A review of deep learning applications for genomic selection

• Published in: BMC genomics Vol. 22; no. 1; pp. 19 - 23
• Main Authors: Montesinos-López, Osval Antonio, Montesinos-López, Abelardo, Pérez-Rodríguez, Paulino, Barrón-López, José Alberto, Martini, Johannes W. R., Fajardo-Flores, Silvia Berenice, Gaytan-Lugo, Laura S., Santana-Mancilla, Pedro C., Crossa, José
• Format: Journal Article
• Language: English
• Published: London BioMed Central 06.01.2021; BioMed Central Ltd; Springer Nature B.V; BMC
• Subjects: Algorithms; Animal breeding; Animal Genetics and Genomics; Animals; Artificial intelligence; Barley; Bayes Theorem; Bayesian analysis; Biomedical and Life Sciences; Deep Learning; Deoxyribonucleic acid; DNA; DNA methylation; Drought; Evaluation; Gene expression; Genetic aspects; Genome; Genomes; Genomic selection; Genomic trends; Genomics; Learning algorithms; Life Sciences; Machine learning; Mathematical models; Microarrays; Microbial Genetics and Genomics; Models, Genetic; Natural language processing; Neural networks; Neurons; Phenotype; Plant breeding; Plant Genetics and Genomics; Plant genomics; Prediction models; Proteomics; Review; Selection, Genetic; Technology application; Training; Mexico; Deep learning; Plant breeding; Genomic trends; Genomic selection
• ISSN: 1471-2164; 1471-2164
• DOI: 10.1186/s12864-020-07319-x

Background Several conventional genomic Bayesian (or no Bayesian) prediction methods have been proposed including the standard additive genetic effect model for which the variance components are estimated with mixed model equations.
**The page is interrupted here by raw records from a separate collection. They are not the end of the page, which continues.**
$ cat src/rtl/id_ex_issue.sv
// Decode-and-issue stage: decodes a MIPS instruction into an ALU select code and operand
// pair, and holds it in the ID/EX register with load-use bubbles, stall hold and flush.
module id_ex_issue #(
    parameter int SEL_W = 4
) (
    input  logic             clk,
    input  logic             rst_n,
    input  logic             if_valid,
    input  logic [31:0]      if_instr,
    input  logic [31:0]      if_pc,
    output logic [4:0]       rs_addr,
    output logic [4:0]       rt_addr,
    input  logic [31:0]      rs_data,
    input  logic [31:0]      rt_data,
    input  logic             stall,
    input  logic             flush,
    output logic             id_stall,
    output logic             ex_valid,
    output logic [SEL_W-1:0] ex_alusel,
    output logic [31:0]      ex_reg1,
    output logic [31:0]      ex_reg2,
    output logic [31:0]      ex_imm,
    output logic [4:0]       ex_rd,
    output logic             ex_regwrite,
    output logic             ex_memread,
    output logic             ex_memwrite,
    output logic [31:0]      ex_pc,
    output logic             illegal_instr
);
    localparam logic [SEL_W-1:0] SEL_NOP = SEL_W'(0);
    localparam logic [SEL_W-1:0] SEL_ADD = SEL_W'(1);
    localparam logic [SEL_W-1:0] SEL_SUB = SEL_W'(2);
    localparam logic [SEL_W-1:0] SEL_AND = SEL_W'(3);
    localparam logic [SEL_W-1:0] SEL_OR  = SEL_W'(4);
    localparam logic [SEL_W-1:0] SEL_SLT = SEL_W'(5);
    localparam logic [SEL_W-1:0] SEL_LW  = SEL_W'(6);
    localparam logic [SEL_W-1:0] SEL_SW  = SEL_W'(7);
    localparam logic [SEL_W-1:0] SEL_BEQ = SEL_W'(8);
    localparam logic [SEL_W-1:0] SEL_J   = SEL_W'(9);

    logic [5:0]       opcode;
    logic [5:0]       funct;
    logic [31:0]      simm;
    logic             dec_legal, dec_uses_rt, dec_rw, dec_mr, dec_mw;
    logic [SEL_W-1:0] dec_sel;
    logic [4:0]       dec_rd;
    logic [31:0]      dec_r1, dec_r2, dec_imm;
    logic             hazard;

    logic             valid_q, valid_d;
    logic [SEL_W-1:0] sel_q, sel_d;
    logic [31:0]      reg1_q, reg1_d, reg2_q, reg2_d, imm_q, imm_d, pc_q, pc_d;
    logic [4:0]       rd_q, rd_d;
    logic             rw_q, rw_d, mr_q, mr_d, mw_q, mw_d;
    logic             illegal_q, illegal_d;

    assign opcode  = if_instr[31:26];
    assign funct   = if_instr[5:0];
    assign simm    = {{16{if_instr[15]}}, if_instr[15:0]};
    assign rs_addr = if_instr[25:21];
    assign rt_addr = if_instr[20:16];

    always_comb begin
        dec_legal   = 1'b1;
        dec_uses_rt = 1'b0;
        dec_sel     = SEL_NOP;
        dec_rw      = 1'b0;
        dec_mr      = 1'b0;
        dec_mw      = 1'b0;
        dec_rd      = 5'd0;
        dec_r1      = 32'd0;
        dec_r2      = 32'd0;
        dec_imm     = 32'd0;
        case (opcode)
            6'h00: begin
                dec_uses_rt = 1'b1;
                dec_rw      = 1'b1;
                dec_rd      = if_instr[15:11];
                dec_r1      = rs_data;
                dec_r2      = rt_data;
                case (funct)
                    6'h20:   dec_sel = SEL_ADD;
                    6'h22:   dec_sel = SEL_SUB;
                    6'h24:   dec_sel = SEL_AND;
                    6'h25:   dec_sel = SEL_OR;
                    6'h2A:   dec_sel = SEL_SLT;
                    default: dec_legal = 1'b0;
                endcase
            end
            6'h23: begin
                dec_sel = SEL_LW;
                dec_rw  = 1'b1;
                dec_mr  = 1'b1;
                dec_rd  = rt_addr;
                dec_r1  = rs_data;
                dec_r2  = simm;
                dec_imm = simm;
            end
            6'h2B: begin
                dec_uses_rt = 1'b1;
                dec_sel     = SEL_SW;
                dec_mw      = 1'b1;
                dec_r1      = rs_data;
                dec_r2      = simm;
                dec_imm     = simm;
            end
            6'h04: begin
                dec_uses_rt = 1'b1;
                dec_sel     = SEL_BEQ;
                dec_r1      = rs_data;
                dec_r2      = rt_data;
                dec_imm     = simm;
            end
            6'h02: begin
                dec_sel = SEL_J;
                dec_imm = {4'b0000, if_instr[25:0], 2'b00};
            end
            default: dec_legal = 1'b0;
        endcase
    end

    // A load in EX cannot forward in time; $0 is hardwired so it never conflicts.
    assign hazard = valid_q && mr_q && (rd_q != 5'd0) && if_valid &&
                    ((rd_q == rs_addr) || ((rd_q == rt_addr) && dec_uses_rt));
    assign id_stall = hazard || stall;

    always_comb begin
        valid_d   = 1'b0;
        sel_d     = SEL_NOP;
        reg1_d    = 32'd0;
        reg2_d    = 32'd0;
        imm_d     = 32'd0;
        rd_d      = 5'd0;
        rw_d      = 1'b0;
        mr_d      = 1'b0;
        mw_d      = 1'b0;
        pc_d      = 32'd0;
        illegal_d = illegal_q;
        if (flush) begin
            valid_d = 1'b0;
        end else if (stall) begin
            valid_d = valid_q;
            sel_d   = sel_q;
            reg1_d  = reg1_q;
            reg2_d  = reg2_q;
            imm_d   = imm_q;
            rd_d    = rd_q;
            rw_d    = rw_q;
            mr_d    = mr_q;
            mw_d    = mw_q;
            pc_d    = pc_q;
        end else if (hazard) begin
            valid_d = 1'b0;
        end else if (if_valid) begin
            if (dec_legal) begin
                valid_d = 1'b1;
                sel_d   = dec_sel;
                reg1_d  = dec_r1;
                reg2_d  = dec_r2;
                imm_d   = dec_imm;
                rd_d    = dec_rd;
                rw_d    = dec_rw;
                mr_d    = dec_mr;
                mw_d    = dec_mw;
                pc_d    = if_pc;
            end else begin
                illegal_d = 1'b1;
            end
        end
    end

    always_ff @(posedge clk or negedge rst_n) begin
        if (!rst_n) begin
            valid_q   <= 1'b0;
            sel_q     <= SEL_NOP;
            reg1_q    <= 32'd0;
            reg2_q    <= 32'd0;
            imm_q     <= 32'd0;
            rd_q      <= 5'd0;
            rw_q      <= 1'b0;
            mr_q      <= 1'b0;
            mw_q      <= 1'b0;
            pc_q      <= 32'd0;
            illegal_q <= 1'b0;
        end else begin
            valid_q   <= valid_d;
            sel_q     <= sel_d;
            reg1_q    <= reg1_d;
            reg2_q    <= reg2_d;
            imm_q     <= imm_d;
            rd_q      <= rd_d;
            rw_q      <= rw_d;
            mr_q      <= mr_d;
            mw_q      <= mw_d;
            pc_q      <= pc_d;
            illegal_q <= illegal_d;
        end
    end

    assign ex_valid      = valid_q;
    assign ex_alusel     = sel_q;
    assign ex_reg1       = reg1_q;
    assign ex_reg2       = reg2_q;
    assign ex_imm        = imm_q;
    assign ex_rd         = rd_q;
    assign ex_regwrite   = rw_q;
    assign ex_memread    = mr_q;
    assign ex_memwrite   = mw_q;
    assign ex_pc         = pc_q;
    assign illegal_instr = illegal_q;
endmodule

$ cat config.mk
export PLATFORM = sky130hd
export DESIGN_NAME = id_ex_issue
export DESIGN_NICKNAME = d
export VERILOG_FILES = /design/src/rtl/id_ex_issue.sv
export SDC_FILE = /design/constraint.sdc
export NUM_CORES = 1
export LEC_CHECK = 0
export BUFFER_PORTS_ARGS = -buffer_cell sky130_fd_sc_hd__buf_2
export CAP_MARGIN = 20
export CELL_PAD_IN_SITES_DETAIL_PLACEMENT = 0
export CELL_PAD_IN_SITES_GLOBAL_PLACEMENT = 1
export CORE_ASPECT_RATIO = 0.5
export CORE_MARGIN = 5
export CORE_UTILIZATION = 35
export DETAILED_ROUTE_END_ITERATION = 10
export PLACE_DENSITY_LB_ADDON = 0.1
export REMOVE_ABC_BUFFERS = 1
export SLEW_MARGIN = 10
export SYNTH_ARGS = -nofsm -noshare
export SYNTH_HDL_FRONTEND = slang
export SYNTH_SLANG_ARGS = --single-unit
$ cat constraint.sdc
create_clock -name clk -period 3.12 [get_ports clk]
set_input_delay 0.624 -clock clk [delete_from_list [all_inputs] [get_ports clk]]
set_output_delay 0.624 -clock clk [all_outputs]
set_load 0.02 [all_outputs]
==> results of run 1 <==
## cell families (layout without fill, tap and decap cells)
group,after synthesis,after routing
buf+inv,60,342
mux,1,1
compound gates,215,215
simple gates,63,63
xor+xnor,12,12
flops,139,139
## layout by cell type, fill, tap and decap left out, types with 2 or more instances in the layout
| cell | instances |
|---|---|
| buf_4 | 16 |
| o22ai_1 | 2 |
| clkinvlp_4 | 2 |
| nand2_1 | 31 |
| a21o_1 | 18 |
| clkinv_4 | 2 |
| o21ai_0 | 27 |
| nor3b_1 | 2 |
| clkbuf_16 | 17 |
| inv_1 | 4 |
| a22o_1 | 127 |
| a32o_1 | 3 |
| or4_4 | 2 |
| and3_1 | 2 |
| xnor2_1 | 10 |
| nor4_1 | 3 |
| or2_2 | 2 |
| or3_1 | 2 |
| buf_2 | 284 |
| a31o_2 | 2 |
| o41ai_1 | 2 |
| dfrtp_1 | 139 |
| a31oi_1 | 2 |
| a21oi_1 | 13 |
| inv_6 | 4 |
| a22oi_1 | 13 |
| xor2_1 | 2 |
| nor3_1 | 4 |
| bufinv_16 | 3 |
| nor2_1 | 6 |
| nor3_2 | 2 |
| buf_12 | 6 |
## registers in the layout, summed over array words and instances, names as in the netlist
register / cells
ex_reg2: 32
ex_regwrite: 1
ex_memread: 1
ex_pc: 32
ex_valid: 1
illegal_instr: 1
ex_rd: 5
ex_alusel: 4
ex_reg1: 32
ex_imm: 29
ex_memwrite: 1
## worst max-delay path, stage by stage, from the launching register on
cell and delay, ps:
dfrtp_1 450, or4_1 540, o21ai_0 290, nor4_1 140, or3_1 370, buf_2 170
## report_power, final
group	internal (uW)	total (uW)	leakage [uW]	switching (uW)
logic	110	288	0.00231	178
registers	1810	1810	0.00194	2.59
clock network	1290	2110	0.000291	817
## layer usage
metal	GRT usage, %	vias to the layer above
met5	0	-
met1	26.0	2570
met3	5.35	10
li1	-	2395
met4	4.02	2
met2	30.5	162
## how the worst max path moves through the flow
stage / start / cells past startpoint / end / slack (ps)
4_1_cts: ex_rd[1] / 5 / id_stall / 120
5_1_grt: ex_rd[2] / 5 / id_stall / 30
3_5_place_dp: if_instr[28] / 7 / ex_reg1[23] / 60
2_1_floorplan: flush / 2 / ex_alusel[1] / -2650
3_3_place_gp: if_instr[28] / 7 / ex_reg1[11] / 110
6_report: ex_rd[1] / 5 / id_stall / 150
## stage by stage
stage	setup TNS [ps]	area, um2
global route	0	8230
floorplan	-358280	5650
CTS	0	8230
detailed placement	0	7630
finish	0	8230
global placement	0	7630
## layout make-up
type | count | area, um2 | area share (%)
flip-flops and latches | 139 | 3480 | 42.2
multi-input cells | 291 | 2180 | 26.4
repair buffers | 307 | 1670 | 20.3
clock buffers | 19 | 443 | 5.38
well taps | 227 | 284 | 3.45
clock inverters | 12 | 163 | 1.98
inverters | 4 | 15.0 | 0.182
==> impl_metrics.prom, run 1 <==
# TYPE chip_impl_metric gauge
chip_impl_metric{name="setup-violations-final",unit=""} 0
chip_impl_metric{name="path_clk_slew",unit="ps"} 60
chip_impl_metric{name="dieHeight",unit="um"} 103
chip_impl_metric{name="fin_skew",unit="ps"} 13.0
chip_impl_metric{name="hold_slack",unit="ps"} 157
chip_impl_metric{name="detailed_route_wire_length",unit="mm"} 19.6
chip_impl_metric{name="reg2regPathDepth",unit=""} 7
chip_impl_metric{name="cp_max_fo",unit=""} 5
chip_impl_info{name="critPathCaptureType",value="output pin"} 1
chip_impl_metric{name="first_global_vias",unit=""} 5143
chip_impl_metric{name="finalHoldViolations",unit=""} 0
chip_impl_info{name="highest_layer",value="met5"} 1
chip_impl_metric{name="tightestPinTransition",unit="ps"} 697
chip_impl_metric{name="hpwlAfterDp",unit="mm"} 13.9
chip_impl_metric{name="grt_max_degree",unit=""} 54
chip_impl_metric{name="clockBufferDepth",unit=""} 2
chip_impl_metric{name="wire_per_inst",unit="um"} 19.7
chip_impl_metric{name="drt_drc_violations_left",unit=""} 0
chip_impl_metric{name="avgViaCountPerCell",unit=""} 5.14
chip_impl_metric{name="firstDrtPassIters",unit=""} 5
chip_impl_metric{name="dpl.cell_count",unit=""} 968
chip_impl_metric{name="power.density",unit="mW/mm2"} 511
chip_impl_metric{name="die_x",unit="um"} 195
chip_impl_metric{name="postSynthCellCount",unit=""} 490
chip_impl_info{name="synth_top_family_by_area",value="compound AO/OA/AOI/OAI gates"} 1
chip_impl_metric{name="postCtsSetupBuffers",unit=""} 0
chip_impl_metric{name="via_count",unit=""} 5139
chip_impl_metric{name="synth_xor_area_share",unit="%"} 1.75
chip_impl_info{name="netlist_top_cells_area",value="dfrtp_1 58%, a22o_1 19%, a21o_1 2.3%"} 1
chip_impl_metric{name="clock_latency",unit="ps"} 410
chip_impl_metric{name="numCtsBuffers",unit=""} 17
chip_impl_metric{name="post_cts_resized",unit=""} 0
chip_impl_metric{name="r2r_slack",unit="ps"} 640
chip_impl_metric{name="synth_compound_gate_area_share",unit="%"} 28.8
chip_impl_info{name="critical_path.reg2reg.endpoint",value="ex_imm[5]"} 1
chip_impl_metric{name="start_util",unit="%"} 36.1
chip_impl_metric{name="timing_max_transition_violations_final",unit=""} 0
chip_impl_metric{name="worst_ep_required_time",unit="ps"} 2500
chip_impl_metric{name="layout_worst_path_cycle_share",unit="%"} 95.2
chip_impl_metric{name="boundaryPins",unit=""} 286
chip_impl_metric{name="synth-simple-area-share",unit="%"} 5.28
chip_impl_metric{name="wl_met2",unit="mm"} 9.26
chip_impl_metric{name="post_synth_instance_area",unit="mm2"} 0.00600
chip_impl_info{name="rsz0062_at_grt",value="no"} 1
chip_impl_metric{name="yosys_warnings",unit=""} 0
chip_impl_info{name="cts_tree",value="yes"} 1
chip_impl_metric{name="timing.critical_path.arrival",unit="ps"} 2350
chip_impl_info{name="root_driver",value="clkbuf_16"} 1
chip_impl_metric{name="cellLeakagePower",unit="uW"} 0.00454
chip_impl_metric{name="post_synth_num_cell_types",unit=""} 42
chip_impl_info{name="type_of_the_most_critical_hold_path",value="primary input to async pin"} 1
chip_impl_metric{name="grt_antenna_before_repair",unit=""} 1
chip_impl_metric{name="die_area",unit="mm2"} 0.0200
chip_impl_metric{name="finalNetCount",unit=""} 893
chip_impl_metric{name="final.setup.worst_slack",unit="ps"} 150
chip_impl_metric{name="globalRouteOverflowTotal",unit=""} 0
chip_impl_metric{name="grt_pass1_wl",unit="mm"} 30.0
chip_impl_metric{name="io_buffers",unit=""} 285
chip_impl_metric{name="synthesis.area_per_instance",unit="um2"} 12.2
chip_impl_metric{name="maxCapViolations",unit=""} 0
chip_impl_info{name="yosys.cell_count.top_type",value="dfrtp_1"} 1
chip_impl_info{name="synth_top_cells_by_count",value="139 x dfrtp_1, 127 x a22o_1, 31 x nand2_1, 29 x clkbuf_1, 27 x o21ai_0"} 1
chip_impl_metric{name="met1Wirelength",unit="mm"} 8.88
chip_impl_metric{name="rows",unit=""} 33
chip_impl_metric{name="detailedPlace.worstSlack",unit="ps"} 64.2
chip_impl_metric{name="final_period_minus_worst_setup_slack",unit="ps"} 2970
chip_impl_metric{name="post_synth_mux_area_share",unit="%"} 0.188
chip_impl_metric{name="post_route_non_filler_standard_cell_count",unit=""} 999
chip_impl_info{name="postSynth.topFlopCell",value="dfrtp_1"} 1
chip_impl_metric{name="async_reset_ff_share",unit="%"} 100
chip_impl_metric{name="post-layout-total-power",unit="uW"} 4200
chip_impl_metric{name="grt_usage",unit="%"} 18.9
chip_impl_info{name="post_synth_top_area_cell",value="dfrtp_1"} 1
chip_impl_metric{name="seq_area_frac_synth",unit="%"} 58.0
chip_impl_metric{name="ir_drop",unit="uV"} 349
chip_impl_info{name="status",value="complete, no violations"} 1
chip_impl_info{name="timing.critical_path.from_type",value="flip-flop"} 1
chip_impl_metric{name="n_fill_cell",unit=""} 1594
chip_impl_metric{name="proportion_of_netlist_area_held_by_the_largest_area_contributor",unit="%"} 58.0
chip_impl_metric{name="dr.first_iter.drc_count",unit=""} 307
chip_impl_metric{name="place_congestion",unit=""} 0.759
chip_impl_metric{name="final_layout_size_suffix_gt1_share",unit="%"} 45.3
chip_impl_metric{name="design.core.area",unit="mm2"} 0.0166
chip_impl_metric{name="post_synth_fa_ha_maj_area_fraction",unit="%"} 0
chip_impl_metric{name="cts-htree-levels",unit=""} 4
chip_impl_metric{name="area_growth_syn_to_layout",unit="%"} 37.3
chip_impl_metric{name="clkSinkCount",unit=""} 139
chip_impl_metric{name="synth.ff_latch_count",unit=""} 139
chip_impl_metric{name="ant_nets",unit=""} 0
chip_impl_metric{name="met3RoutedLength",unit="mm"} 1.41
chip_impl_metric{name="n_antenna_cell",unit=""} 0
chip_impl_info{name="r2r_start",value="ex_rd[1]"} 1
chip_impl_metric{name="synth_enable_flop_cells",unit=""} 0
chip_impl_metric{name="cts_hold_repair.buffers",unit=""} 0
chip_impl_metric{name="final_core_utilization",unit="%"} 49.6
chip_impl_metric{name="worst_slew_margin_rel",unit="%"} 52.9
chip_impl_info{name="worst-setup-path-type",value="flip-flop to output pin"} 1
chip_impl_metric{name="max_clock_freq",unit="MHz"} 337
(Power assumes the default switching activity.)
==> run 2, diff against run 1 <==
REMOVE_ABC_BUFFERS = not set   (was 1)
==> run 2 against run 1 <==
Compared with the run above: via count unchanged; register-to-register slack worse by 60 ps; total power is 1.1% higher; die area unchanged; sequential share of layout area barely moved; critical path type unchanged; largest cell class unchanged.
==> impl_metrics.prom, run 2 (synthesis gave the netlist of run 1 again) <==
# TYPE chip_impl_metric gauge
chip_impl_info{name="status",value="complete, no violations"} 1
chip_impl_metric{name="layout_worst_path_cycle_share",unit="%"} 91.8
chip_impl_metric{name="die_area",unit="mm2"} 0.0200
chip_impl_metric{name="io_buffers",unit=""} 285
chip_impl_metric{name="ant_nets",unit=""} 0
chip_impl_metric{name="path_clk_slew",unit="ps"} 60
chip_impl_metric{name="max_clock_freq",unit="MHz"} 349
chip_impl_metric{name="critPathMaxStageDelay",unit="ps"} 520
chip_impl_metric{name="tightestPinTransition",unit="ps"} 745
chip_impl_info{name="crit_start",value="ex_rd[2]"} 1
chip_impl_metric{name="postCtsSetupBuffers",unit=""} 0
chip_impl_metric{name="area_growth_syn_to_layout",unit="%"} 37.2
chip_impl_metric{name="hold_slack",unit="ps"} 183
chip_impl_info{name="type_of_the_most_critical_hold_path",value="primary input to async pin"} 1
chip_impl_metric{name="critPathBufInv",unit=""} 1
chip_impl_info{name="most_common_library_cell_in_the_layout_ignoring_fill_and_taps",value="buf_2"} 1
chip_impl_info{name="cts_tree",value="yes"} 1
chip_impl_info{name="critPathCaptureType",value="output pin"} 1
chip_impl_metric{name="r2r_slack",unit="ps"} 580
chip_impl_metric{name="finalHoldViolations",unit=""} 0
chip_impl_metric{name="clock_latency",unit="ps"} 410
chip_impl_metric{name="avgViaCountPerCell",unit=""} 5.15
chip_impl_metric{name="clkSinkCount",unit=""} 139
chip_impl_metric{name="detailedPlace.worstSlack",unit="ps"} 59.7
chip_impl_metric{name="maxCapViolations",unit=""} 0
chip_impl_metric{name="setup-violations-final",unit=""} 0
chip_impl_info{name="crit_path_cell_trace",value="or4_1 > o21ai_1 > nor4_1 > or3_1 > buf_2"} 1
chip_impl_metric{name="cts_hold_repair.buffers",unit=""} 0
chip_impl_metric{name="post-layout-total-power",unit="uW"} 4250
chip_impl_metric{name="dieHeight",unit="um"} 103
chip_impl_metric{name="via_count",unit=""} 5139
chip_impl_metric{name="detailed_route_wire_length",unit="mm"} 19.6
chip_impl_info{name="setup.worst_path.end",value="id_stall"} 1
chip_impl_metric{name="final_period_minus_worst_setup_slack",unit="ps"} 2860
chip_impl_metric{name="finalNetCount",unit=""} 892
chip_impl_metric{name="rows",unit=""} 33
chip_impl_metric{name="firstDrtPassIters",unit=""} 4
chip_impl_metric{name="fin_skew",unit="ps"} 14.6
chip_impl_info{name="crit_slowest_cell",value="or4_1"} 1
chip_impl_metric{name="grt_antenna_before_repair",unit=""} 0
chip_impl_metric{name="cellLeakagePower",unit="uW"} 0.00454
chip_impl_info{name="r2r_start",value="ex_rd[2]"} 1
chip_impl_info{name="critPathTopFamily",value="simple AND/OR/NAND/NOR gates"} 1
chip_impl_metric{name="globalRouteOverflowTotal",unit=""} 0
chip_impl_info{name="rsz0062_at_grt",value="no"} 1
chip_impl_metric{name="n_antenna_cell",unit=""} 0
chip_impl_info{name="mostFrequentLayoutCells",value="284 x buf_2, 139 x dfrtp_1, 127 x a22o_1"} 1
chip_impl_metric{name="final_layout_size_suffix_gt1_share",unit="%"} 45.3
chip_impl_info{name="root_driver",value="clkbuf_16"} 1
chip_impl_metric{name="syn-num-nets",unit=""} 623
chip_impl_metric{name="timing_max_transition_violations_final",unit=""} 0
chip_impl_metric{name="final.setup.worst_slack",unit="ps"} 255
chip_impl_metric{name="first_global_vias",unit=""} 5275
chip_impl_metric{name="timing.critical_path.arrival",unit="ps"} 2240
chip_impl_metric{name="reg2regPathDepth",unit=""} 6
chip_impl_metric{name="power.density",unit="mW/mm2"} 517
chip_impl_info{name="worst-setup-path-type",value="flip-flop to output pin"} 1
chip_impl_metric{name="dpl.cell_count",unit=""} 967
chip_impl_metric{name="n_fill_cell",unit=""} 1579
chip_impl_info{name="timing.critical_path.from_type",value="flip-flop"} 1
chip_impl_metric{name="worst_ep_required_time",unit="ps"} 2500
chip_impl_metric{name="numCtsBuffers",unit=""} 17
chip_impl_info{name="critical_path.reg2reg.endpoint",value="ex_alusel[3]"} 1
chip_impl_metric{name="boundaryPins",unit=""} 286
chip_impl_metric{name="start_util",unit="%"} 36.1
chip_impl_metric{name="dr.first_iter.drc_count",unit=""} 231
chip_impl_metric{name="grt_usage",unit="%"} 19.2
chip_impl_metric{name="clockBufferDepth",unit=""} 2
chip_impl_metric{name="cts-htree-levels",unit=""} 4
chip_impl_metric{name="cp_num_cells",unit=""} 5
chip_impl_metric{name="post_cts_resized",unit=""} 0
chip_impl_metric{name="ir_drop",unit="uV"} 342
chip_impl_metric{name="cp_max_fo",unit=""} 5
chip_impl_metric{name="drt_drc_violations_left",unit=""} 0
chip_impl_metric{name="worst_slew_margin_rel",unit="%"} 50.3
chip_impl_metric{name="post_route_non_filler_standard_cell_count",unit=""} 998
chip_impl_metric{name="wire_per_inst",unit="um"} 19.6
chip_impl_metric{name="grt_max_degree",unit=""} 57
chip_impl_metric{name="place_congestion",unit=""} 0.783
chip_impl_metric{name="design.core.area",unit="mm2"} 0.0166
chip_impl_metric{name="die_x",unit="um"} 195
chip_impl_metric{name="hpwlAfterDp",unit="mm"} 13.9
chip_impl_metric{name="grt_pass1_wl",unit="mm"} 30.5
chip_impl_metric{name="fin_tns_setup",unit="ps"} 0
==> run 2: cell count changes in the layout (fill, tap and decap cells not counted), sizes merged <==
cell | before | now
buf | 307 | 306
clkinv | 3 | 5
inv | 8 | 6
bufinv | 3 | 4
clkinvlp | 2 | 1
In recent years, deep learning (DL) methods have been considered in the context of genomic prediction. The DL methods are nonparametric models providing flexibility to adapt to complicated associations between data and output with the ability to adapt to very complex patterns. Main body We review the applications of deep learning (DL) methods in genomic selection (GS) to obtain a meta-picture of GS performance and highlight how these tools can help solve challenging plant breeding problems. We also provide general guidance for the effective use of DL methods including the fundamentals of DL and the requirements for its appropriate use. We discuss the pros and cons of this technique compared to traditional genomic prediction approaches as well as the current trends in DL applications. Conclusions The main requirement for using DL is the quality and sufficiently large training data. Although, based on current literature GS in plant and animal breeding we did not find clear superiority of DL in terms of prediction power compared to conventional genome based prediction models. Nevertheless, there are clear evidences that DL algorithms capture nonlinear patterns more efficiently than conventional genome based. Deep learning algorithms are able to integrate data from different sources as is usually needed in GS assisted breeding and it shows the ability for improving prediction accuracy for large plant breeding data. It is important to apply DL to large training-testing data sets.